**Items from a data source**
______________________________

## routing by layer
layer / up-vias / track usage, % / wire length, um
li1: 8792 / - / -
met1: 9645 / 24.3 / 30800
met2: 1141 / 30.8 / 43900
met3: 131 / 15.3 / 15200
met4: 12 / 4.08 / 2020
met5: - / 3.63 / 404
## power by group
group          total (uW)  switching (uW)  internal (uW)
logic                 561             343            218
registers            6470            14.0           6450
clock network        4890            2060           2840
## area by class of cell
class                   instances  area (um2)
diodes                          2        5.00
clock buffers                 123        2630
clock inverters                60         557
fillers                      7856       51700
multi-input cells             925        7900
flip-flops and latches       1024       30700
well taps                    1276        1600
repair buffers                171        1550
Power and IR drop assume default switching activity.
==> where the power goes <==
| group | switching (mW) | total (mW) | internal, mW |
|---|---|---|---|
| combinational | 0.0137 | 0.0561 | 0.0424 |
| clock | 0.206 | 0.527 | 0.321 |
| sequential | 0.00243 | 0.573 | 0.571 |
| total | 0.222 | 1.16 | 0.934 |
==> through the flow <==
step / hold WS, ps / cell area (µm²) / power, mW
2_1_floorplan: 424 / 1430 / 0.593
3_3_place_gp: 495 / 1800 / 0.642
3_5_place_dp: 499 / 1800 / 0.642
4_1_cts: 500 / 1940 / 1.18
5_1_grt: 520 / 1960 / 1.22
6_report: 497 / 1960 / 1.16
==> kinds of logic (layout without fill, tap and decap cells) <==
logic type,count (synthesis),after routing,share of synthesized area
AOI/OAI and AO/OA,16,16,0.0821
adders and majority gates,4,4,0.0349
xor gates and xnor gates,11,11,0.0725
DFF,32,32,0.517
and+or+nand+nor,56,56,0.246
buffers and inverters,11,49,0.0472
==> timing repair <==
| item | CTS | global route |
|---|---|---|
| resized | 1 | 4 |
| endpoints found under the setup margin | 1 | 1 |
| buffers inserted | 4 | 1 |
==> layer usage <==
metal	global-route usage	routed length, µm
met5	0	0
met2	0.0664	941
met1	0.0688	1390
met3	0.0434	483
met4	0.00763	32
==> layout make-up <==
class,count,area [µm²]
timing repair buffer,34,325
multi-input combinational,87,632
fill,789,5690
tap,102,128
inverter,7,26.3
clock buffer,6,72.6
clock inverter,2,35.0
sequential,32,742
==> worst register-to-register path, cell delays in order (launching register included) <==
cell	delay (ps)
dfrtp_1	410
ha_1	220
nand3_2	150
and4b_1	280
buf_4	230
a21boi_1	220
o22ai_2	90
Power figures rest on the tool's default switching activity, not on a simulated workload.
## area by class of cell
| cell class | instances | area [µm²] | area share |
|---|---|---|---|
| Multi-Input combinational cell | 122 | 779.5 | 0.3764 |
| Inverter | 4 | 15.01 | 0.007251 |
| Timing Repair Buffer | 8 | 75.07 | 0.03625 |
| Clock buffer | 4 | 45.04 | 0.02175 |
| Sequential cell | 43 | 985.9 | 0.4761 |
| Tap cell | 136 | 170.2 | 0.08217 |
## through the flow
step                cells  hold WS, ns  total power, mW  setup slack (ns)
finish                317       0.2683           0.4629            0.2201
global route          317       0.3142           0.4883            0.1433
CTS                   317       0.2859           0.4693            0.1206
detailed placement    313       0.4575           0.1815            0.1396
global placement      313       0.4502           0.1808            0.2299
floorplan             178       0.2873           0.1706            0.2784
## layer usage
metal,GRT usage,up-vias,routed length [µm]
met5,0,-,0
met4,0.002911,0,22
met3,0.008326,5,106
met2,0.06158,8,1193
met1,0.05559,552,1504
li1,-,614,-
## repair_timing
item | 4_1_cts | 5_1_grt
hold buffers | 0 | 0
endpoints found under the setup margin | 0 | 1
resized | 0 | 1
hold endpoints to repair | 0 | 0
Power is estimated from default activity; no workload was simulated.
[flow/design.v]
module sdp_memory #(
    parameter WIDTH = 240,       
    parameter HEIGHT = 240       
)(
    input wire clk,                      
    input wire we,                       
    input wire [$clog2(WIDTH*HEIGHT)-1:0] wr_addr,   
    input wire [$clog2(WIDTH*HEIGHT)-1:0] rd_addr,   
    input wire data_in,                   
    output reg data_out                    
);
    reg memory [0:WIDTH*HEIGHT-1];  
    always @(posedge clk) begin
        if (we) begin
            memory[wr_addr] <= data_in;
        end
    end
    always @(posedge clk) begin
        data_out <= memory[rd_addr];
    end
endmodule
module vga_buffer #(
    parameter WIDTH = 240,       
    parameter HEIGHT = 240       
)(
    input wire clk,              
    input wire pixel_clk,        
    input wire we,               
    input wire [15:0] wr_addr,   
    input wire data_in,          
    input wire [$clog2(WIDTH*HEIGHT)-1:0] rd_addr,   
    output reg vga_pixel,         
    output wire [15:0] vga_x,     
    output wire [15:0] vga_y,     
    input wire hsync,             
    input wire vsync,             
    output reg [3:0] red,        
    output reg [3:0] green,      
    output reg [3:0] blue        
);
    reg [0:WIDTH-1] scanline_buffer;   
    reg [$clog2(WIDTH)-1:0] x_counter = 0;
    reg [$clog2(HEIGHT)-1:0] y_counter = 0;
    sdp_memory #(
        .WIDTH(WIDTH),
        .HEIGHT(HEIGHT)
    ) frame_memory (
        .clk(clk),
        .we(we),
        .wr_addr(wr_addr),
        .rd_addr(rd_addr),
        .data_in(data_in),
        .data_out(scanline_buffer[x_counter])   
    );
    always @(posedge clk) begin
        if (x_counter == WIDTH - 1) begin
            x_counter <= 0;
            if (y_counter < HEIGHT - 1)
                y_counter <= y_counter + 1;
            else
                y_counter <= 0;
        end else begin
            x_counter <= x_counter + 1;
        end
    end
    always @(posedge pixel_clk) begin
        vga_pixel <= scanline_buffer[x_counter];
        red   <= {4{vga_pixel}};
        green <= {4{vga_pixel}};
        blue  <= {4{vga_pixel}};
    end
    assign vga_x = x_counter;
    assign vga_y = y_counter;
endmodule
==> flow/config.mk <==
export PLATFORM = sky130hd
export DESIGN_NAME = num2bcd
export DESIGN_NICKNAME = num2bcd
export VERILOG_FILES = /design/flow/design.v
export SDC_FILE = /design/flow/constraint.sdc
export NUM_CORES = 4
export LEC_CHECK = 1
export CORE_UTILIZATION = 30
==> flow/constraint.sdc <==
current_design num2bcd

set clk_period 9.8
set clk_io_pct 0.2

create_clock -name clk0 -period $clk_period

set non_clock_inputs [all_inputs -no_clocks]
set_input_delay [expr $clk_period * $clk_io_pct] -clock clk0 $non_clock_inputs
set_output_delay [expr $clk_period * $clk_io_pct] -clock clk0 [all_outputs]
===== ./run.sh =====
#!/bin/bash
# OpenROAD 26Q1-2900-gdf79404cd8, Yosys 0.63+post, stock flow scripts
make -C /OpenROAD-flow-scripts/flow DESIGN_CONFIG=/design/flow/config.mk WORK_HOME=/design/flow/orfs finish

===== ./config.mk =====
export PLATFORM = sky130hd
export DESIGN_NAME = encode83
export DESIGN_NICKNAME = encode83
export VERILOG_FILES = /design/flow/design.v
export SDC_FILE = /design/flow/constraint.sdc
export NUM_CORES = 4
export LEC_CHECK = 1
export CORE_AREA = 10 10 70 70
export DIE_AREA = 0 0 80 80

===== ./constraint.sdc =====
current_design encode83

set clk_period 1.0
set clk_io_pct 0.2

create_clock -name clk0 -period $clk_period

set non_clock_inputs [all_inputs -no_clocks]
set_input_delay [expr $clk_period * $clk_io_pct] -clock clk0 $non_clock_inputs
set_output_delay [expr $clk_period * $clk_io_pct] -clock clk0 [all_outputs]

===== ./design.v =====
module encode83(x,en,y,flag);
  input  [7:0] x;
  input  en;
  output reg [2:0] y;
  output reg flag;
  integer i;
  always @(x or en) begin
    if (en) begin
      y = 0;
      for( i = 0; i <= 7; i = i+1)
          if(x[i] == 1)  begin
            y = i[2:0];
            flag = 1;
            end
    end
    else  begin
        y = 0;flag = 0;end
  end
endmodule

==> results.cfg <==
; generated from flow reports
[status]
outcome = finished, violations left
violated_checks = setup timing

[placement]
placement.setup.worst_slack_ns = -0.775
numPlacedInstances = 75
buffer_ports.inserted = 13
gp_congestion = 0.718
dp.final_hpwl_um = 489

[sta]
finalSetupViolations = 2
unclocked_pins = 1
slew_viol_final = 0
number_of_unconstrained_endpoints = 2
timing.final.crit_period_ns = 1.02
max_clock_freq_mhz = 977
timing.final.crit_share_pct = 102
slew-limit-headroom_pct = 84.8
rsz0062_at_grt = true
finalHoldViolCount = 0
setup_slack_ns = -0.0240
worst_slew_pin_slew_ns = 0.225

[grt]
met1_usage_pct = 2.77
grt_antenna_before_repair = 0
grt_max_degree = 5
globalRoute.busiestLayer = met2
grt_util_all_layers_pct = 2.49
grt_use_met2_pct = 4.57
grt-ovfl-total = 0
grt_first_pass_wirelength_um = 1300
number_of_global_route_vias_before_repair = 266
use_met3_pct = 0.682

[synth]
yosys-top-cells-area = dlxtn_1 (16%), nor4_2 (13%), nor2_1 (12%)
synth-seq-cells = 1
synth_area_um2 = 93.8
top_area_share_pct = 16.0
yosysCellCount = 14
synth-edff-count = 0
synth_cell_types = 11
synth_dominant_cell_count = nor2_1
netlist_top_cells_count = nor2_1 (3), inv_1 (2)
synth-area-yosys_um2 = 93.8
synth-async-reset-ratio_pct = 0
ys_sh_adder_pct = 0
largest_logic_family = simple AND/OR/NAND/NOR gates
syn_inst = 14
xor_area_share_pct = 0
netlist.top_cell.by_area = dlxtn_1
synth.avg_cell_area_um2 = 6.70
synthSimpleGateAreaFrac_pct = 46.7
synth.cellmix.compoundShare_pct = 29.3
postSynth.topFlopCell = dlxtn_1
mux_share_pct = 0
yosys_warnings = 1

[detailed_routing]
drt_pass1_iterations = 1
post_drt_wl_per_cell_um = 10.1
route.detailed.drc = 0
antenna-diode-count = 0
average_via_count_per_standard_cell = 2.71
drt_iter0_drc = 0
final_antenna_net_count = 0
route.vias.total = 260
wl_um = 969

[critical_path]
setup.worst_path.end_class = output port
cp-start-kind = input port
crit_path_start = x[3]
crit_fanout = 2
worst_ep_arrival_time_ns = 0.82
required_ns = 0.80
worstSetupPathType = in -> out

[final_layout]
nFillCells = 391
max_ffs_per_register = 1
ff_latch_area_um2 = 15.0
stdcell_count = 96
logic_area_um2 = 103
area.growth.synth_to_final_pct = 383
share_of_layout_cells_above_drive_strength_1_pct = 82.0

[pwr]
power.leakage_uw = 0.000221
vdd_drop_max_mv = 0.0547
cellPowerDensity_nw_per_um2 = 336

[worst_hold_path]
hold_path.startpoint = x[6]
hold-path-cell-count = 3
min-delay-path-class = in -> out

[clock_network]
postCtsHoldBufs = 0

[floorplan]
core.rowCount = 21
floorplanUtilization_pct = 2.75
core_area_um2 = 3420
die_h_um = 80
fp.dieW_um = 80
design.die.area_um2 = 6400
io_pins = 13

[run]
stage_log_warning_count = 34
maxCapViolCount = 0
==> cells by family (layout without fill, tap and decap cells) <==
family,count (synthesis),in the layout
buf+inv,2,38
latches,1,1
simple gates,7,7
compound gates,4,4
==> path summary, 6_finish.rpt <==
| kind | to | slack, ns |
|---|---|---|
| worst max-delay path | y[1] | -0.02 |
| worst min-delay path | y[0] | 0.67 |
==> layout by cell type, fill, tap and decap left out <==
master / instances
inv_2: 2
buf_2: 2
clkdlybuf4s50_1: 2
buf_8: 1
a21oi_2: 1
nor3_1: 1
dlxtn_1: 1
nor2_1: 2
buf_4: 23
buf_6: 2
nor2_4: 1
nand4b_1: 1
nor2b_1: 1
o41ai_2: 1
clkbuf_2: 6
nor4_4: 1
o31a_1: 1
o21ai_2: 1
==> worst max-delay path, cell delays in order <==
cell      delay, ns
buf_4          0.13
nor2_4         0.10
nor3_1         0.06
o31a_1         0.23
clkbuf_2       0.10
==> routing by layer <==
metal / vias to the layer above / share of wire [%]
li1: 125 / -
met1: 122 / 38
met2: 11 / 51
met3: 2 / 9.6
met4: 0 / 1.7
met5: - / 0
==> power breakdown <==
group,switching [uW],leakage (uW),internal [uW],total [uW]
logic,55.2,0.000213,96.6,152
clock network,0,0,0,0
registers,0.000894,0.00000810,0.558,0.559
==> metrics by stage <==
step                      cell area, um^2  hold slack (ns)  utilization, %  total power, uW  setup TNS, ns
after floorplan                      93.8            0.434               -             14.6              0
after global placement                297             1.35            8.68             82.7          -2.17
after detailed placement              297             1.34            8.68             83.5          -2.18
after CTS                             452            0.839            13.2              133          -1.07
after global routing                  453            0.687            13.3              161         -0.120
final                                 453            0.669            13.3              152        -0.0252
==> cell type report <==
cell class | instances | share of cell area [%]
Timing Repair Buffer | 36 | 59.7
Multi-Input combinational cell | 11 | 22.7
Tap cell | 46 | 12.7
Sequential cell | 1 | 3.31
Inverter | 2 | 1.66
==> repair_timing <==
| item | in CTS | in global routing |
|---|---|---|
| gates resized | 16 | 35 |
| endpoints found under the setup margin | 3 | 3 |
| setup buffers | 21 | 0 |
| gates cloned | 0 | 0 |
| pin swaps | 4 | 6 |
Power is estimated from default activity; no workload was simulated.
==> design/flow/config.mk <==
export PLATFORM = sky130hd
export DESIGN_NAME = lock_fsm
export DESIGN_NICKNAME = lock_fsm
export VERILOG_FILES = /design/flow/design.v
export SDC_FILE = /design/flow/constraint.sdc
export NUM_CORES = 4
export LEC_CHECK = 1
export CORE_AREA = 10 10 114 114
export DIE_AREA = 0 0 124 124
==> design/flow/constraint.sdc <==
current_design lock_fsm

set clk_period 5.1
set clk_io_pct 0.2

create_clock -name clk0 -period $clk_period [get_ports {hw_clk}]

set non_clock_inputs [all_inputs -no_clocks]
set_input_delay [expr $clk_period * $clk_io_pct] -clock clk0 $non_clock_inputs
set_output_delay [expr $clk_period * $clk_io_pct] -clock clk0 [all_outputs]
==> design/flow/design.v <==
module lock_fsm (
    input  wire hw_clk,
    input  wire btn_toggle,
    input  wire btn_enter,
    input  wire btn_next,
    input  wire btn_reset,
    output reg led_red,
    output reg led_green,
    output reg led_blue,
    output reg buzzer,
    output wire relay_ctrl
);
    parameter [2:0] PASSWORD = 3'b101;
    parameter LOCKED   = 3'd0;
    parameter ENTER0   = 3'd1;
    parameter ENTER1   = 3'd2;
    parameter ENTER2   = 3'd3;
    parameter LATCH    = 3'd4;
    parameter CHECK    = 3'd5;
    parameter UNLOCKED = 3'd6;
    parameter ERROR    = 3'd7;
    reg [2:0] state = LOCKED;
    reg [2:0] next_state;
    reg [2:0] input_code;
    reg [2:0] code_latched;
    reg [21:0] slow_cnt;
    always @(posedge hw_clk)
        slow_cnt <= slow_cnt + 1;
    wire slow_clk = slow_cnt[21];
    reg [7:0] unlock_timer;  
    reg btn_toggle_d, btn_next_d, btn_enter_d;
    wire toggle_pressed = btn_toggle_d & ~btn_toggle;
    wire next_pressed   = btn_next_d   & ~btn_next;
    wire enter_pressed  = btn_enter_d  & ~btn_enter;
    reg [5:0] buzz_count;
    always @(posedge slow_clk) begin
        if (btn_reset == 1'b0) begin  
            state <= LOCKED;
            input_code <= 3'b000;
            code_latched <= 3'b000;
            btn_toggle_d <= 1'b1;
            btn_next_d   <= 1'b1;
            btn_enter_d  <= 1'b1;
            buzz_count <= 6'd0;
            unlock_timer <= 8'd0;
        end else begin
            btn_toggle_d <= btn_toggle;
            btn_next_d   <= btn_next;
            btn_enter_d  <= btn_enter;
            state <= next_state;
            if (toggle_pressed) begin
                if (state == ENTER0)      input_code[0] <= ~input_code[0];
                else if (state == ENTER1) input_code[1] <= ~input_code[1];
                else if (state == ENTER2) input_code[2] <= ~input_code[2];
            end
            if (state == LOCKED && next_state == ENTER0)
                input_code <= 3'b000;
            if (state == ENTER2 && next_state == LATCH)
                code_latched <= input_code;
            if (state == UNLOCKED) begin
                if (unlock_timer < 8'd100)  
                    unlock_timer <= unlock_timer + 1;
            end else begin
                unlock_timer <= 8'd0;
            end
            if (state == CHECK && next_state == UNLOCKED)
                buzz_count <= 6'd10;
            else if (state == CHECK && next_state == ERROR)
                buzz_count <= 6'd25;
            if (buzz_count > 0) buzz_count <= buzz_count - 1'b1;
        end
    end
    always @(*) begin
        next_state = state;
        case (state)
            LOCKED:   if (enter_pressed) next_state = ENTER0;
            ENTER0:   if (next_pressed)  next_state = ENTER1;
            ENTER1:   if (next_pressed)  next_state = ENTER2;
            ENTER2:   if (enter_pressed) next_state = LATCH;
            LATCH:    next_state = CHECK;
            CHECK: begin
                if ({code_latched[0], code_latched[1], code_latched[2]} == PASSWORD)
                    next_state = UNLOCKED;
                else
                    next_state = ERROR;
            end
            UNLOCKED: 
                if (unlock_timer >= 8'd100 || enter_pressed)
                    next_state = LOCKED;
            ERROR:    
                if (enter_pressed) next_state = LOCKED;
            default:  next_state = LOCKED;
        endcase
    end
    always @(*) begin
        led_red   = 1'b1;
        led_green = 1'b1;
        led_blue  = 1'b1;
        if (state == UNLOCKED)
            led_green = 1'b0;  
        else if (state == LOCKED)
            led_red = 1'b0;    
        else if (state == ERROR || state == ENTER0 || state == ENTER1 || state == ENTER2)
            led_blue = 1'b0;   
    end
    assign buzzer = (buzz_count > 0);
    assign relay_ctrl = (state == UNLOCKED) ? 1'b0 : 1'b1;
endmodule
==> design/flow/run.sh <==
#!/bin/bash
# OpenROAD 26Q1-2900-gdf79404cd8, Yosys 0.63+post, stock flow scripts
make -C /OpenROAD-flow-scripts/flow DESIGN_CONFIG=/design/flow/config.mk WORK_HOME=/design/flow/orfs finish
`/design/flow/design.v`:
```
`timescale 1ns / 1ps
module up_down_counter(clk, rst, up, out, seg, digit);
    input clk, rst, up;
    output [3:0] out;
    output [6:0] seg;
    output digit;
    reg[3:0] out;
    reg [6:0] seg;
    reg[3:0] temp;
    reg digit;
    initial out = 4'b0000;
    initial digit =0;
    always @(posedge clk)begin
        digit = 1;
        if(up == 1'b1) begin
            out = out + 4'b0001;
            seg[0] = 1'b0; 
            seg[1] = 1'b1;
            seg[2] = 1'b1;
            seg[3] = 1'b1;
            seg[4] = 1'b1;
            seg[5] = 1'b1;
            seg[6] = 1'b0;
            if(rst == 1'b1) out = 4'b0000;
        end
        else begin
            out = out - 4'b0001;
            seg[0] = 1'b0;
            seg[1] = 1'b1;
            seg[2] = 1'b1;
            seg[3] = 1'b1;
            seg[4] = 1'b1;
            seg[5] = 1'b0;
            seg[6] = 1'b1;
            if(rst == 1'b1) out = 4'b0000;
        end
    end
endmodule
```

______________________________

**WHAT IS BEING ASKED**
Your answer should consist of the lines from the line with "Power figures rest" to the line with "hold endpoints to repair | 0 | 0" above, repeated exactly, both ends included.

**OUTPUT OF THE TASK**
Power figures rest on the tool's default switching activity, not on a simulated workload.
## area by class of cell
| cell class | instances | area [µm²] | area share |
|---|---|---|---|
| Multi-Input combinational cell | 122 | 779.5 | 0.3764 |
| Inverter | 4 | 15.01 | 0.007251 |
| Timing Repair Buffer | 8 | 75.07 | 0.03625 |
| Clock buffer | 4 | 45.04 | 0.02175 |
| Sequential cell | 43 | 985.9 | 0.4761 |
| Tap cell | 136 | 170.2 | 0.08217 |
## through the flow
step                cells  hold WS, ns  total power, mW  setup slack (ns)
finish                317       0.2683           0.4629            0.2201
global route          317       0.3142           0.4883            0.1433
CTS                   317       0.2859           0.4693            0.1206
detailed placement    313       0.4575           0.1815            0.1396
global placement      313       0.4502           0.1808            0.2299
floorplan             178       0.2873           0.1706            0.2784
## layer usage
metal,GRT usage,up-vias,routed length [µm]
met5,0,-,0
met4,0.002911,0,22
met3,0.008326,5,106
met2,0.06158,8,1193
met1,0.05559,552,1504
li1,-,614,-
## repair_timing
item | 4_1_cts | 5_1_grt
hold buffers | 0 | 0
endpoints found under the setup margin | 0 | 1
resized | 0 | 1
hold endpoints to repair | 0 | 0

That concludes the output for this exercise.